执导《风流侦探》(TheThinMan,1934)及其他制作精巧的影片的梵迪克()曾向新人献计:“只管不停拉近不断移动就是了。”从这个道理看《天罗地网》,便发现香港尽管借镜好莱坞,但已非照抄1960年后的电影那么简单。当地导演都凭直觉拍戏,不仅使节奏流丽,使场面精准,使剪接经济,使剧情丰富及峰回路转,还对类型人物全盘信任(如责任感强的巡捕父亲、心地善良的妓女),一如美国片厂的老片。因此,《天罗地网》纵然不够《义胆雄心》的圆熟,却有令人神经跳动的逼力,尤其是结局一场,命悬一线的感觉真实得使人心惊肉跳。说到底,任何事情最原始的解决办法就是一决生死,我们难以想像李斯会死,却难保丁君璧不会遇害;在《义胆雄心》里,小女孩开场时遭黑帮杀害,但在港片中,小女孩可以一枪干掉大坏蛋。

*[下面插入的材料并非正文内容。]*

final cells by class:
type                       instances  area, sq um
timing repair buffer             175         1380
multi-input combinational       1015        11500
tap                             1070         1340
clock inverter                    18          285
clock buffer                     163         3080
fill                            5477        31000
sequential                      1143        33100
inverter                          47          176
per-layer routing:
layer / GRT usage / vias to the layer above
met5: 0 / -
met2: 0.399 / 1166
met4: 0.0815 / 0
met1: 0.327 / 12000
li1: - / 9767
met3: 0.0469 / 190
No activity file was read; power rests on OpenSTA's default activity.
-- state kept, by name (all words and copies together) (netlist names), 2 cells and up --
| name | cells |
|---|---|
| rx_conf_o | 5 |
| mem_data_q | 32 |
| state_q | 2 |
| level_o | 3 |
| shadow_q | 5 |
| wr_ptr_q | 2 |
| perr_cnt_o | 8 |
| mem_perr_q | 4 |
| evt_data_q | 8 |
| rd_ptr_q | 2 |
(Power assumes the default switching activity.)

我不敢贸然说港片比新好莱坞电影更少用心,那样说似乎态度太高高在上。而且,《天罗地网》的血腥内容与技巧修饰,不少借鉴自全球好些电影所套用的准则。然而,难得的是香港导演拍电影,依然在追求动作及情绪的感染力,把说故事的十足劲道与从容的专业技巧一并发挥出来,情况一如《怕丑仔》(GirlShy,1924),《华清春暖》(FootlightParade,1933)及《怒吼年代》(TheRoaringTwenties,1939)。电影顽童迪普曼以为经典电影已死,是以向祖师爷致敬。香港导演才不管致敬不致敬,只管勇往直前。创作过程中,他们没有装模作样,且把技艺为本的电影传统保存下来,更使之焕发神采。